Kerala and Gujarat have emerged as the top two states in India where poverty among Muslims in both rural and urban areas declined drastically in the last seven years, according to the National Sample Survey (NSS) statistics. The condition of Muslims in Maharashtra also improved in this period, but Uttar Pradesh and Bihar remained at the bottom of the list with the dubious distinction of having the most number of Muslims below poverty line.
In its front-page report headlined 'No country for Muslims', dna on Thursday quoted an interim report by the Amitabh Kundu-led committee which highlighted that the socio-economic condition of Muslims had not improved despite the implementation of welfare schemes since the acceptance of the Justice Sachar report in 2006. The Union government in August 2013 formed a 10-member committee to evaluate the socio-economic condition of the Muslim community since the implementation of the Sachar committee's recommendation.
The recent findings are part of a research paper by Dr Kundu, who analysed the state-wise NSS statistics. In rural Gujarat for instance, the number of Muslims below poverty line (BPL) fell from 31% (about one-third of their population) in 2004-05 to a measly 7% in 2011-12. Comparison of the same period reveals that those in the BPL population in urban areas also declined from 42% to 14.6%.
Meanwhile, the maximum per capita expenditure (MPCE – an indicator of economic well-being) of Muslims in rural Gujarat went up from Rs 209 to Rs 291. In urban areas of the state, it shot up from Rs 259 to Rs 328 in the last seven years, according to the research paper.
In Kerala, the decline was from 26.5% to 8% in rural areas and from 23.7% to 3.5% in urban areas. Muslims in 'God's own country' had one of the highest per capita expenditure across India in 2011-12 – Rs 365 in rural areas and Rs 420 in urban, an increase from Rs 303 and Rs 320 respectively in 2004-05.
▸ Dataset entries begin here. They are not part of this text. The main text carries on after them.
===== src/rtl/bdl_pkg.sv =====
// Package: constants, types and register map of the diagnostic LED controller
// Functional notes
// - Fan fault lamp lit while fan faults
// - Memory lamp needs populated socket and error
// - Identify button press toggles solid lamp
// - Remote identify blinks 15 s or forever
// - Steady green only when healthy and ready
// - Degraded conditions blink green at 1 Hz
// - Spare migration degrades and lights memory lamp
// - Non-fatal alarms blink amber at 1 Hz
// - Fatal conditions give steady amber
// - Boot loader: degraded, identify blinks 3 Hz
// - Main image boot: degraded, identify solid
// - Controller self-test failure: amber, identify solid
// - Health lamp off without AC; power-down keeps state, but green goes dark and more severe states still show
// - Eight POST lamps, bit 7 most significant
package bdl_pkg;

   // ==========================================================
   // Register map (byte addresses)
   localparam logic [7:0] BDL_CTRL_OFS   = 8'h00; // Identify command, boot stage, power
   localparam logic [7:0] BDL_COND_OFS   = 8'h04; // Condition bits per severity
   localparam logic [7:0] BDL_MEMERR_OFS = 8'h08; // Per-socket memory error flags
   localparam logic [7:0] BDL_POST_OFS   = 8'h0C; // POST progress code
   localparam logic [7:0] BDL_STAT_OFS   = 8'h10; // Read-only lamp state

   // ==========================================================
   // Field positions
   localparam int BDL_CTRL_ID_CMD_LSB = 0;  // 2 bits: identify command
   localparam int BDL_CTRL_ID_GO      = 2;  // Write 1 to issue the command
   localparam int BDL_CTRL_STAGE_LSB  = 4;  // 2 bits: controller boot stage
   localparam int BDL_CTRL_MGMT_RDY   = 6;  // Manageability up
   localparam int BDL_CTRL_SYS_ON     = 7;  // Host DC power on
   localparam int BDL_COND_DEG_LSB    = 0;  // 8 bits degraded causes
   localparam int BDL_COND_NF_LSB     = 8;  // 8 bits non-fatal causes
   localparam int BDL_COND_FAT_LSB    = 16; // 8 bits fatal causes

   // ==========================================================
   // Sizes and timing
   localparam int  BDL_FANS       = 3;
   localparam int  BDL_SOCKETS    = 8;
   localparam int  BDL_POST_BITS  = 8;
   localparam longint BDL_CLK_HZ  = 100_000_000;
   localparam int  BDL_ID_TIMEOUT_S = 15;
   localparam int  BDL_SLOW_HZ    = 1;
   localparam int  BDL_FAST_HZ    = 3;
   localparam int  BDL_SLOW_HALF  = int'(BDL_CLK_HZ / (2 * BDL_SLOW_HZ));
   localparam int  BDL_FAST_HALF  = int'(BDL_CLK_HZ / (2 * BDL_FAST_HZ));
   localparam longint BDL_ID_CYCLES = BDL_CLK_HZ * BDL_ID_TIMEOUT_S;
   localparam logic [31:0] BDL_ZERO_WORD = 32'h0000_0000;

   // ==========================================================
   // Enumerations
   typedef enum logic [1:0] {
      BDL_ID_CMD_OFF,
      BDL_ID_CMD_TIMED,
      BDL_ID_CMD_FOREVER
   } bdl_id_cmd_t;

   typedef enum logic [1:0] {
      BDL_STAGE_RUN,
      BDL_STAGE_LOADER,
      BDL_STAGE_IMAGE,
      BDL_STAGE_SELFTEST_FAIL
   } bdl_stage_t;

   typedef enum {
      BDL_ID_OFF,
      BDL_ID_SOLID,
      BDL_ID_BLINK_TIMED,
      BDL_ID_BLINK_FOREVER
   } bdl_id_state_t;

   // Health lamp shown colour per severity
   typedef enum logic [2:0] {
      BDL_H_OFF,
      BDL_H_GREEN,
      BDL_H_GREEN_BLINK,
      BDL_H_AMBER_BLINK,
      BDL_H_AMBER
   } bdl_health_t;

   // Lamp drive bundle
   typedef struct packed {
      logic [BDL_POST_BITS-1:0] post;
      logic [BDL_SOCKETS-1:0]   mem_fault;
      logic [BDL_FANS-1:0]      fan_fault;
      logic                     ident;
      logic                     green;
      logic                     amber;
   } bdl_lamps_t;

   // APB request bundle
   typedef struct packed {
      logic        psel;
      logic        penable;
      logic        pwrite;
      logic [7:0]  paddr;
      logic [31:0] pwdata;
   } bdl_apb_req_t;

endpackage


===== src/rtl/bdl_led_ctrl.sv =====
// Diagnostic LED controller: fan, memory, identify, health and POST lamps
//
// Chosen here: the APB slave port and the address map.
`timescale 1ns/1ps
module bdl_led_ctrl
   import bdl_pkg::*;
#(
   parameter longint ID_CYCLES = BDL_ID_CYCLES
)
(
   input  wire logic                   clk,
   input  wire logic                   rst,
   input  wire bdl_apb_req_t           apb_req,
   output logic [31:0]                 prdata,
   output logic                        pready,
   output logic                        pslverr,
   input  wire logic [BDL_FANS-1:0]    fan_fault_in,
   input  wire logic [BDL_SOCKETS-1:0] socket_present,
   input  wire logic                   id_button,
   input  wire logic                   ac_present,
   output bdl_lamps_t                  lamps
);

   // ==========================================================
   // Bus decode
   logic       acc;
   logic       wr;
   logic [7:0] ctrl_q;
   logic [23:0] cond_q;
   logic [BDL_SOCKETS-1:0] memerr_q;
   logic [BDL_POST_BITS-1:0] post_q;
   logic       id_go;
   bdl_id_cmd_t id_cmd;
   bdl_stage_t stage;
   bdl_id_state_t id_q;
   bdl_health_t health_d;
   bdl_health_t health_q;
   logic       btn_q;
   logic [31:0] id_cnt_q;
   logic [31:0] slow_cnt_q;
   logic [31:0] fast_cnt_q;
   logic       slow_ph_q;
   logic       fast_ph_q;
   logic       sys_on_q;
   logic       ident_d;
   logic       btn_rise;
   logic       fatal_act;
   logic       nonfatal_act;
   logic       degraded_act;
   logic [31:0] stat_word;

   // Zero-wait slave: every access completes in its first access cycle
   assign acc     = apb_req.psel & apb_req.penable;
   assign wr      = acc & apb_req.pwrite;
   assign pready  = 1'b1;
   assign pslverr = acc & ~is_mapped(apb_req.paddr);

   // Address decode for the error path; the read mux decodes on its own
   function automatic logic is_mapped(input logic [7:0] a);
      return a == BDL_CTRL_OFS || a == BDL_COND_OFS || a == BDL_MEMERR_OFS
          || a == BDL_POST_OFS || a == BDL_STAT_OFS;
   endfunction

   // Write strobe for one register; strobe and address come in as arguments so that
   // a continuous assignment calling it still wakes up when they change
   function automatic logic wr_hit(input logic strobe, input logic [7:0] addr, input logic [7:0] a);
      return strobe && addr == a;
   endfunction

   // Rising edge of the button; holding it down toggles only once
   assign btn_rise = id_button & ~btn_q;
   assign id_go  = wr_hit(wr, apb_req.paddr, BDL_CTRL_OFS) && apb_req.pwdata[BDL_CTRL_ID_GO];
   assign id_cmd = bdl_id_cmd_t'(apb_req.pwdata[BDL_CTRL_ID_CMD_LSB +: 2]);
   assign stage  = bdl_stage_t'(ctrl_q[BDL_CTRL_STAGE_LSB +: 2]);

   // Group activity; the meaning of each cause bit is left to software
   assign fatal_act    = cond_q[BDL_COND_FAT_LSB +: 8] != 8'h00;
   assign nonfatal_act = cond_q[BDL_COND_NF_LSB +: 8] != 8'h00;
   assign degraded_act = cond_q[BDL_COND_DEG_LSB +: 8] != 8'h00;

   // Status word mirrors the lamp registers, so software reads what the board shows
   assign stat_word = {8'h00, lamps.post, lamps.mem_fault, 2'b00, lamps.fan_fault, lamps.ident,
                       lamps.green, lamps.amber};

   // ==========================================================
   // Software registers
   // Control word; go and command bits are strobes and are never stored
   always_ff @(posedge clk or posedge rst)
   begin
      if (rst)
         ctrl_q <= 8'h00;
      else if (wr_hit(wr, apb_req.paddr, BDL_CTRL_OFS))
         ctrl_q <= {apb_req.pwdata[7:4], 4'h0};
   end

   // Condition groups; hardware only ORs the bits of each group
   always_ff @(posedge clk or posedge rst)
   begin
      if (rst)
         cond_q <= 24'h000000;
      else if (wr_hit(wr, apb_req.paddr, BDL_COND_OFS))
         cond_q <= apb_req.pwdata[23:0];
   end

   // Memory error flags, one per socket
   always_ff @(posedge clk or posedge rst)
   begin
      if (rst)
         memerr_q <= 8'h00;
      else if (wr_hit(wr, apb_req.paddr, BDL_MEMERR_OFS))
         memerr_q <= apb_req.pwdata[BDL_SOCKETS-1:0];
   end

   // POST code holds the last value written until the next write
   always_ff @(posedge clk or posedge rst)
   begin
      if (rst)
         post_q <= 8'h00;
      else if (wr_hit(wr, apb_req.paddr, BDL_POST_OFS))
         post_q <= apb_req.pwdata[BDL_POST_BITS-1:0];
   end

   // Read mux; unmapped reads return zero
   always_comb
   begin
      prdata = BDL_ZERO_WORD;
      if (acc && !apb_req.pwrite)
      begin
         case (apb_req.paddr)
            BDL_CTRL_OFS:   prdata = {24'h000000, ctrl_q};
            BDL_COND_OFS:   prdata = {8'h00, cond_q};
            BDL_MEMERR_OFS: prdata = {24'h000000, memerr_q};
            BDL_POST_OFS:   prdata = {24'h000000, post_q};
            BDL_STAT_OFS:   prdata = stat_word;
            default:        prdata = BDL_ZERO_WORD;
         endcase
      end
   end

   // ==========================================================
   // Blink generators, 1 Hz and 3 Hz
   // Half periods are fixed constants, so a short simulation never sees a lamp blink on
   always_ff @(posedge clk or posedge rst)
   begin
      if (rst)
      begin
         slow_cnt_q <= 32'h0000_0000;
         slow_ph_q  <= 1'b0;
      end
      else if (slow_cnt_q == 32'(BDL_SLOW_HALF - 1))
      begin
         slow_cnt_q <= 32'h0000_0000;
         slow_ph_q  <= ~slow_ph_q;
      end
      else
         slow_cnt_q <= slow_cnt_q + 32'h0000_0001;
   end

   always_ff @(posedge clk or posedge rst)
   begin
      if (rst)
      begin
         fast_cnt_q <= 32'h0000_0000;
         fast_ph_q  <= 1'b0;
      end
      else if (fast_cnt_q == 32'(BDL_FAST_HALF - 1))
      begin
         fast_cnt_q <= 32'h0000_0000;
         fast_ph_q  <= ~fast_ph_q;
      end
      else
         fast_cnt_q <= fast_cnt_q + 32'h0000_0001;
   end

   // ==========================================================
   // Identify lamp state machine; button edge and remote commands
   // Button level of the previous cycle; resets to the released level so reset makes no false press
   always_ff @(posedge clk or posedge rst)
   begin
      if (rst)
         btn_q <= 1'b0;
      else
         btn_q <= id_button;
   end

   // A remote command issued in the same cycle as a press takes priority
   always_ff @(posedge clk or posedge rst)
   begin
      if (rst)
         id_q <= BDL_ID_OFF;
      else if (id_go)
      begin
         case (id_cmd)
            BDL_ID_CMD_TIMED:   id_q <= BDL_ID_BLINK_TIMED;
            BDL_ID_CMD_FOREVER: id_q <= BDL_ID_BLINK_FOREVER;
            default:            id_q <= BDL_ID_OFF;
         endcase
      end
      else if (btn_rise)
         id_q <= (id_q == BDL_ID_SOLID) ? BDL_ID_OFF : BDL_ID_SOLID;
      else
      begin
         case (id_q)
            BDL_ID_BLINK_TIMED:
            begin
               if (id_cnt_q == 32'(ID_CYCLES - 1))
                  id_q <= BDL_ID_OFF;
            end
            BDL_ID_OFF, BDL_ID_SOLID, BDL_ID_BLINK_FOREVER:
               id_q <= id_q;
            default:
               id_q <= BDL_ID_OFF;
         endcase
      end
   end

   // ==========================================================
   // Identify timeout
   // Cleared outside the timed state, so every timed command runs a full span
   always_ff @(posedge clk or posedge rst)
   begin
      if (rst)
         id_cnt_q <= 32'h0000_0000;
      else if (id_go || id_q != BDL_ID_BLINK_TIMED)
         id_cnt_q <= 32'h0000_0000;
      else
         id_cnt_q <= id_cnt_q + 32'h0000_0001;
   end

   // ==========================================================
   // Health severity selection, most severe first
   always_comb
   begin
      if (fatal_act || stage == BDL_STAGE_SELFTEST_FAIL)
         health_d = BDL_H_AMBER;
      else if (nonfatal_act)
         health_d = BDL_H_AMBER_BLINK;
      else if (degraded_act || stage != BDL_STAGE_RUN || !ctrl_q[BDL_CTRL_MGMT_RDY])
         health_d = BDL_H_GREEN_BLINK;
      else
         health_d = BDL_H_GREEN;
   end

   // Track host power to freeze state across power-down
   always_ff @(posedge clk or posedge rst)
   begin
      if (rst)
         sys_on_q <= 1'b0;
      else
         sys_on_q <= ctrl_q[BDL_CTRL_SYS_ON];
   end

   // While host is off the prior state is held, except green goes dark and more severe states still show
   always_ff @(posedge clk or posedge rst)
   begin
      if (rst)
         health_q <= BDL_H_OFF;
      else if (!ac_present)
         health_q <= BDL_H_OFF;
      else if (!ctrl_q[BDL_CTRL_SYS_ON])
      begin
         if (sys_on_q && health_q == BDL_H_GREEN)
            health_q <= BDL_H_OFF;
         else if (health_d > health_q && health_d != BDL_H_GREEN)
            health_q <= health_d; // New faults still show in standby; green stays dark
      end
      else
         health_q <= health_d;
   end

   // ==========================================================
   // Lamp level helpers
   // Level of a lamp that is either steady on or blinking with the given phase
   function automatic logic lamp_level(input logic steady, input logic blinking, input logic phase);
      return steady || (blinking && phase);
   endfunction

   // Boot stages override the identify lamp so a stuck controller stays visible
   always_comb
   begin
      case (stage)
         BDL_STAGE_LOADER:        ident_d = fast_ph_q;
         BDL_STAGE_IMAGE:         ident_d = 1'b1;
         BDL_STAGE_SELFTEST_FAIL: ident_d = 1'b1;
         default:
            ident_d = lamp_level(id_q == BDL_ID_SOLID,
                                 id_q == BDL_ID_BLINK_TIMED || id_q == BDL_ID_BLINK_FOREVER, slow_ph_q);
      endcase
   end

   // ==========================================================
   // Lamp outputs, all registered
   always_ff @(posedge clk or posedge rst)
   begin
      if (rst)
         lamps <= '0;
      else
      begin
         lamps.fan_fault <= fan_fault_in;
         lamps.mem_fault <= socket_present & memerr_q;
         lamps.post      <= post_q;
         lamps.green     <= lamp_level(health_q == BDL_H_GREEN, health_q == BDL_H_GREEN_BLINK, slow_ph_q);
         lamps.amber     <= lamp_level(health_q == BDL_H_AMBER, health_q == BDL_H_AMBER_BLINK, slow_ph_q);
         lamps.ident     <= ident_d;
      end
   end

endmodule


===== config.mk =====
export PLATFORM = sky130hd
export DESIGN_NAME = bdl_led_ctrl
export DESIGN_NICKNAME = d
export VERILOG_FILES = /design/src/rtl/bdl_pkg.sv /design/src/rtl/bdl_led_ctrl.sv
export SDC_FILE = /design/constraint.sdc
export NUM_CORES = 1
export LEC_CHECK = 0
export ABC_CLOCK_PERIOD_IN_PS = 11100
export BUFFER_PORTS_ARGS = -buffer_cell sky130_fd_sc_hd__buf_2
export CELL_PAD_IN_SITES_DETAIL_PLACEMENT = 2
export CELL_PAD_IN_SITES_GLOBAL_PLACEMENT = 2
export CORE_MARGIN = 10
export CORE_UTILIZATION = 40
export CTS_BUF_LIST = sky130_fd_sc_hd__clkbuf_8
export CTS_CLUSTER_SIZE = 10
export DETAILED_ROUTE_END_ITERATION = 7
export PLACE_DENSITY_LB_ADDON = 0.1
export SLEW_MARGIN = 20
export SYNTH_ARGS = -nofsm -noshare
export SYNTH_HDL_FRONTEND = slang
export SYNTH_SLANG_ARGS = --single-unit
export TNS_END_PERCENT = 5

===== constraint.sdc =====
create_clock -name clk -period 11.1 [get_ports clk]
set_input_delay 0.555 -clock clk [delete_from_list [all_inputs] [get_ports clk]]
set_output_delay 0.555 -clock clk [all_outputs]
set_load 0.005 [all_outputs]

=== Yosys cells after proc, flatten, opt, wreduce, memory -nomap -nowiden ===
Index checks and enable logic that the tools add are counted.

* Register bits after elaboration: 201
* Input port bits: 58
* Output and inout bits: 56
* Word-level logic and storage cells: 112

* $add $sub $neg: 3
* Magnitude comparators: 1
* Equal/unequal tests: 27
* Multiplexer cells: 19
* Bitwise logic cells: 9
* Reductions and logical operators: 34

{| class="wikitable"
|+ Operators by type and width
! operator !! number
|-
| 32-bit 2-to-1 mux || 6
|-
| 24-bit case mux with 5 select lines || 1
|-
| 32-bit by 1-bit adder with 32-bit output, second input constant || 3
|-
| 32-bit by 2-bit equality test with 1-bit output, second input constant || 3
|-
| 32-bit by 3-bit equality test with 1-bit output, second input constant || 2
|-
| 32-bit case mux with 2 select lines || 1
|-
| 32-bit by 1-bit equality test with 1-bit output, second input constant || 1
|-
| 32-bit by 24-bit equality test with 1-bit output, second input constant || 1
|-
| 32-bit by 26-bit equality test with 1-bit output, second input constant || 1
|-
| 32-bit by 31-bit equality test with 1-bit output, second input constant || 1
|-
| 32-bit zero test || 1
|-
| 32-bit by 3-bit inequality test with 1-bit output, second input constant || 1
|-
| 24-bit 2-to-1 mux || 1
|-
| 8-bit nonzero test || 3
|-
| 8-bit by 4-bit equality test with 1-bit output, second input constant || 2
|-
| 3-bit 2-to-1 mux || 5
|-
| 1-bit logical OR || 12
|-
| 1-bit logical AND || 11
|-
| 8-bit bitwise AND || 1
|-
| 8-bit by 3-bit equality test with 1-bit output, second input constant || 1
|-
| 8-bit by 5-bit equality test with 1-bit output, second input constant || 1
|-
| 8-bit zero test || 1
|-
| 2-bit equality test, second input constant || 3
|-
| 3-bit by 2-bit equality test with 1-bit output, second input constant || 2
|-
| 19 further kinds || 28
|}

=== Depth between registers and ports, before layout ===
* Depth after elaboration: 12
* Depth in mapped cells: 10
* Gate-level depth less buffers: 10

=== Worst setup path before layout ===
OpenSTA, ideal clock, no wires.

* Path kind: in2out
* Start point: input apb_req[33] (netlist name)
* End point: output prdata[13]
* Arrival time: 2031 ps
* Required time: 10545 ps
* Slack: 8514 ps
* Cell stages on the path: 7
* Path through: or4_4 -> nor3_4 -> and2_1 -> buf_4 -> buf_2 -> a22oi_1 -> nor2_1

* Longest elaborated chain between the ends: 3
* Elaborated cells on any way between the ends: 7
* Classes of those cells: eq/ne (4); mux (2); reduce/logical (1)

{| class="wikitable"
|+ Ends and longest elaborated chain
! what !! line !! text
|-
| from (decl) || bdl_led_ctrl.sv:13 || <nowiki>input wire bdl_apb_req_t apb_req,</nowiki>
|-
| 8-bit by 5-bit equality test with 1-bit output, or another cell as far along || bdl_led_ctrl.sv:129 || <nowiki>case (apb_req.paddr)</nowiki>
|-
| 24-bit case mux with 5 select lines (*) || bdl_led_ctrl.sv:129 ||
|-
| 24-bit 2-to-1 mux (*) || bdl_led_ctrl.sv:127 || <nowiki>if (acc && !apb_req.pwrite)</nowiki>
|-
| to (decl) || bdl_led_ctrl.sv:14 || <nowiki>output logic [31:0] prdata,</nowiki>
|}

Every way passes the cells marked *; elsewhere a longest branch is shown, timed or not.

=== Worst setup path in the final report ===
* Start point: input apb_req[33] (netlist name)
* End point: output prdata[6]

The elaborated chain is that of the path after synthesis.

==> flow_metrics.tcl <==
set metrics [dict create \
    fin_setup_tns_ns 0 \
    yosysSeqAreaShare 0.527 \
    die-area_sq_um 26400 \
    wl_per_cell_um 20.2 \
    r2r_slack_ns 7.93 \
    cp.arrival_ns 2.85 \
    antenna_found_initial 0 \
    path_common_cell "buf_2" \
    worst_ep_required_time_ns 10.55 \
    ios 114 \
    crit_fanout 24 \
    gp_congestion 0.770 \
    irDropWorstVdd_mv 0.0728 \
    grt-ovfl-total 0 \
    diodes 0 \
    power_density_nw_per_um2 125 \
    end_kind "primary output" \
    syn_avg_cell_area_sq_um 10.9 \
    cts_buffer_depth 2 \
    start_util 0.404 \
    hold_ws_ns 0.194 \
    grt_usage 0.175 \
    final_util 0.460 \
    io_buffers 96 \
    route.vias.total 6029 \
    max_cap_violations 0 \
    top_layer "met4" \
    synthTopCellsByArea "dfrtp_1 53%, nor2_1 5.6%, xor2_1 5.0%" \
    maxSlewHeadroom 0.331 \
    path_cells "buf_2 > or4_4 > nor2_1 > nand3_1 > nor3b_1 > buf_2" \
    ant_nets 0 \
    dieHeight_um 162 \
    fin_skew_ns 0.0135 \
    drive_gt1_frac 0.224 \
    worstMarginPinSlew_ns 0.998 \
    die_x_um 162 \
    synth-edff-count 0 \
    hold_class "primary input to register" \
    async_reset_ff_frac 1.00 \
    cts.sinks 171 \
    cts.htree.levels 4 \
    grt_pass1_wl_mm 37.2 \
    area_growth_pct 13.9 \
    cts_made_buffers 17 \
    drt-initial-drc-count 313 \
    postCtsSetupBuffers 0 \
    dpl.hpwl_mm 16.3 \
    fp-row-count 52 \
    yosysWarnings 0 \
    ys_ff_latch 171 \
    timing.fmax_ghz 0.293 \
    crit_slowest_cell "nand3_1" \
    viasPerCell 5.35 \
    path_class "primary input to primary output" \
    critPathMaxStageDelay_ns 0.73 \
    nNetsFinal 909 \
    finalCritPeriodShare 0.307 \
    setup-violations-final 0 \
    hold_buffers 0 \
    drc 0 \
    cts.clk_slew.worst_paths_ns 0.09 \
    synth_cells 748 \
    hold_violations 0 \
    ys.flop_type "dfrtp_1" \
    fin_ws_ns 7.69 \
    synth_top_area_frac 0.527 \
    rsz0062_at_grt "no" \
    dp_slack_ns 7.70 \
    grt_pass1_vias 6772 \
    wl_met3_um 823 \
    yosysTopAreaCell "dfrtp_1" \
    clock_latency_ns 0.46 \
    core_area_sq_um 20100 \
    grt_max_degree 104 \
    wl_met1_mm 10.0 \
    wirelength_mm 22.7 \
    status "complete, no violations" \
    cts_resized 0 \
    power.leakage_nw 4.35 \
    clk_root_buffer_cell "clkbuf_8" \
    post-route-min-period_ns 3.41 \
    drv_slew 0 \
    drt-pass1-iter-count 5 \
    ys_types 51 \
    cp-start-kind "primary input" \
    cts_tree "yes" \
    syn_area_sq_um 8120 \
    wl_met2_mm 11.6 \
]
cell type report:
| type | instances | area [sq um] |
|---|---|---|
| clock buffer | 23 | 317 |
| timing repair buffer | 100 | 510 |
| sequential | 171 | 4280 |
| tap | 270 | 338 |
| clock inverter | 9 | 93.8 |
| multi-input combinational | 534 | 3630 |
| fill | 2087 | 10900 |
| inverter | 19 | 76.3 |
The percentage of Muslims in the BPL category in Maharashtra fell from 47.9% in 2004-05 to 28.6% in 2011-12 in urban areas. The decline in rural areas was from 40% to 28.6% in the same period.
Dr Kundu confirmed to dna that his research paper will be included in the committee's final report which will be submitted to the Centre by June.
"I am neither a BJP supporter nor a Narendra Modi fan, but as far as the welfare of the Muslim community is concerned, the facts say that Gujarat did much better in the past seven years compared to other states," Dr Kundu, who recently retired from JNU, told dna. Abhay Pethe, professor of economy at the University of Mumbai, was guarded in his response. "We have observed the trend in the NSS data. Since the elections are round the corner, I would prefer not to comment on this," he said.
Uttar Pradesh, West Bengal and Bihar still have a large percentage of the Muslim population below poverty line, the statistics reveal. In 2004-05, almost half of the Muslim population in UP was below poverty line. It came down to one-third in the last seven years. The change in the average MPCE of the community in UP in this period was little. It was the same in West Bengal and Bihar.
Goa and Nagaland are on top of the list when it comes to poverty eradication of Muslims. Seven years ago, more than one-third of their Muslim population was below poverty line; it was nil in 2011-12 in rural and urban areas. The rural areas of Pondicherry, Sikkim, Mizoram, Meghalaya and Himachal Pradesh also reported zero BPL population of Muslims. However, in urban areas, 10-20% of Muslims are still below poverty line. In MPCE, Andaman & Nicobar Islands tops the country in both urban (Rs 612) and rural (Rs 596) categories.